Lo hanno fatto con noi i residenti del borgo Picciano A, e non solo, invitandoci a verificare sul campo come la strada provinciale n.6 Matera-Gravina sia diventata come l’autodromo di Monza, dove auto e tir sfrecciano a velocità sostenuta, e con il rischio continuo di incidenti (anche mortali, come testimoniano le croci lungo il tracciato). E altrettanto fanno con il presidente dell’Amministrazione provinciale Piero Marrese. Cronometro alla mano i 100-120 chilometri passano a razzo… e del resto la segnaletica è scomparsa ( a quando la manutenzione ?) e non esiste alcuna forma di rallentamento. E quando è sera o cala la nebbia il rischio che qualcuno ci rimetta la vita aumenta. Non ci sono occhi di gatto a segnare la carreggiata, fatta eccezione per un ”timido” bagliore di lampeggiatori nel tratto che dal borgo porta a un altro incrocio pericolosissimo che collega l’altra pericolosa provinciale ( la Matera- Grassano, che riceve tutto il traffico pesante e non solo dalla deviazione della Bradanica) con la bretella che conduce alla ” Selva” per Gravina e al borgo Venusio.

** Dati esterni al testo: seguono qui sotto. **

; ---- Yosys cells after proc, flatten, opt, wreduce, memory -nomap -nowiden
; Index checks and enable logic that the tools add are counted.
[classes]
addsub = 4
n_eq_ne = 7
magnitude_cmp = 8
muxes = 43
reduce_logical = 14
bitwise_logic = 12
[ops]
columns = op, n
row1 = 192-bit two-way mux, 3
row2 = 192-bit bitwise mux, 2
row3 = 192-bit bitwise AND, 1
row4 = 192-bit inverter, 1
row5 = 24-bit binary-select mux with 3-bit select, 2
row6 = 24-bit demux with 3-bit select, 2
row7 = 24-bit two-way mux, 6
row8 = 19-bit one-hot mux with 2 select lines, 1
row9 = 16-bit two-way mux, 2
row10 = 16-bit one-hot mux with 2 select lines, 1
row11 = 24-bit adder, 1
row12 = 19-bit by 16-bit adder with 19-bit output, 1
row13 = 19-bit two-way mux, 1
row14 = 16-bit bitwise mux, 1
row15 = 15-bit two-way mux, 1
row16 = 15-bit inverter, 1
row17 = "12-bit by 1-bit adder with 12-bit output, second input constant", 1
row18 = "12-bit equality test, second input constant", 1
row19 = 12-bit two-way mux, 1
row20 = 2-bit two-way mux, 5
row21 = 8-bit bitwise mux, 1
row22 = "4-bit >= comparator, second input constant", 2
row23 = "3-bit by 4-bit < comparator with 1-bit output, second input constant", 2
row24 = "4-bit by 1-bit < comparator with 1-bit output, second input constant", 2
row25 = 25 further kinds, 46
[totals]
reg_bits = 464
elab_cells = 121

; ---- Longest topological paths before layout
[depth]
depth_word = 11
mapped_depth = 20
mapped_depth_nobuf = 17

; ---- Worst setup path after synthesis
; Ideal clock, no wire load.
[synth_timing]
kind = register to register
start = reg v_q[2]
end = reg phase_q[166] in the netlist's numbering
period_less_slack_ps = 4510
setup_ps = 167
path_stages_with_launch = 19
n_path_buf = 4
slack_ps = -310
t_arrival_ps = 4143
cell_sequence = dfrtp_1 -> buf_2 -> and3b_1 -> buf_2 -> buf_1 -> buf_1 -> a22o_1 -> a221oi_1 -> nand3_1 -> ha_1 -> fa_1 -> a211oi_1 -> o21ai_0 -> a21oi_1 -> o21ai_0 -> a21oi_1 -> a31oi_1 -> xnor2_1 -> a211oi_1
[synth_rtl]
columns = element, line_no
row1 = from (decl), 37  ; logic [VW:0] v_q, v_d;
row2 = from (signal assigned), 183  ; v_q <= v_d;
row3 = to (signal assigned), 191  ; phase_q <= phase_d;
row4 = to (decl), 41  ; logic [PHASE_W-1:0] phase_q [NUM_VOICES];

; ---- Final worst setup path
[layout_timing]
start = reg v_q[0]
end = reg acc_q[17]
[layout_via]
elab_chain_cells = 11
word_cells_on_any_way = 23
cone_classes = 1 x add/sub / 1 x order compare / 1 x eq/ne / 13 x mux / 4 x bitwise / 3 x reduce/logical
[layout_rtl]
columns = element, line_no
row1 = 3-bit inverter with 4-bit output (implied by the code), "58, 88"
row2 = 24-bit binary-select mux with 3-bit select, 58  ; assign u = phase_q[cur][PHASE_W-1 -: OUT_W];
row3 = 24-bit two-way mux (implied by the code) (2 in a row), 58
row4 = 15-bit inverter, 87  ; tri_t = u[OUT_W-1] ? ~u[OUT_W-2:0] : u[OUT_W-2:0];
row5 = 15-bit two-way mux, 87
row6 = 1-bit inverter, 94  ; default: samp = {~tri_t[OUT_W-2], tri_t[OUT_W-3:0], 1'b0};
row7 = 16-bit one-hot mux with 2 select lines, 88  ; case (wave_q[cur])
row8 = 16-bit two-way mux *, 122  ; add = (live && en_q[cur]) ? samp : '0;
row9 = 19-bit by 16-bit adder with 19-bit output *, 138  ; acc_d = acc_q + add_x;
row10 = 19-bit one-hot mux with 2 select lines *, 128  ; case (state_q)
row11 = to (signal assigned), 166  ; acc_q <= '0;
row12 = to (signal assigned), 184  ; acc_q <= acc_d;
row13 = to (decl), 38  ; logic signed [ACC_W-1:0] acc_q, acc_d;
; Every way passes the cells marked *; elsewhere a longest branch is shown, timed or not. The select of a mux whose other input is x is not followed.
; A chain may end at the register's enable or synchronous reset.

Qui servono rallentatori fisici come le ”rotonde”. e del resto gli esempi concreti che si possono fare ci sono. Quelle realizzate lungo la statale Appia tra Manduria, Massafra e Taranto ne sono una conferma. Avevamo già parlato della pericolosità dell’arteria nel servizio dell’ottobre scorso https://giornalemio.it/cronaca/sicurezza-borgo-picciano-a-rischio-e-arriva-il-maltempo/ ma senza risultato, fatta eccezione per la perdita di acqua che causava l’immelmamento periodico e la Provincia qui è intervenuta. La situazione del traffico peggiora anche perchè la strada da via Gravina si innesta al Paip e all’area industriale di La Martella e alla discarica comunale. Un problema di sicurezza che interessa tutti, Comune (invitiamo il neo assessore alla Mobilità Michelangelo Ferrara a fare una capatina da queste parti) Prefettura e forze dell’ordine, prima che accadano altri incidenti. Del resto il fondo stradale, a causa del traffico pesante, è dissestato e il fattore sicurezza lascia a desiderare. Occorre una terapia d’urto. Le soluzioni ci sono. Servono sopralluoghi, progetti e interventi di spesa. Restano le preoccupazioni dei residenti e di quanti percorrono giorno e notte quella strada.
La sicurezza è un bene sul quale investire, senza dimenticare le esigenze reali di quanti vivono nei borghi, come i i cittadini di Borgo Picciano A -Alle buone intenzioni, agli annunci, spesso di campagna elettorale in vista delle comunali o delle regionali passate e future devono seguire i fatti.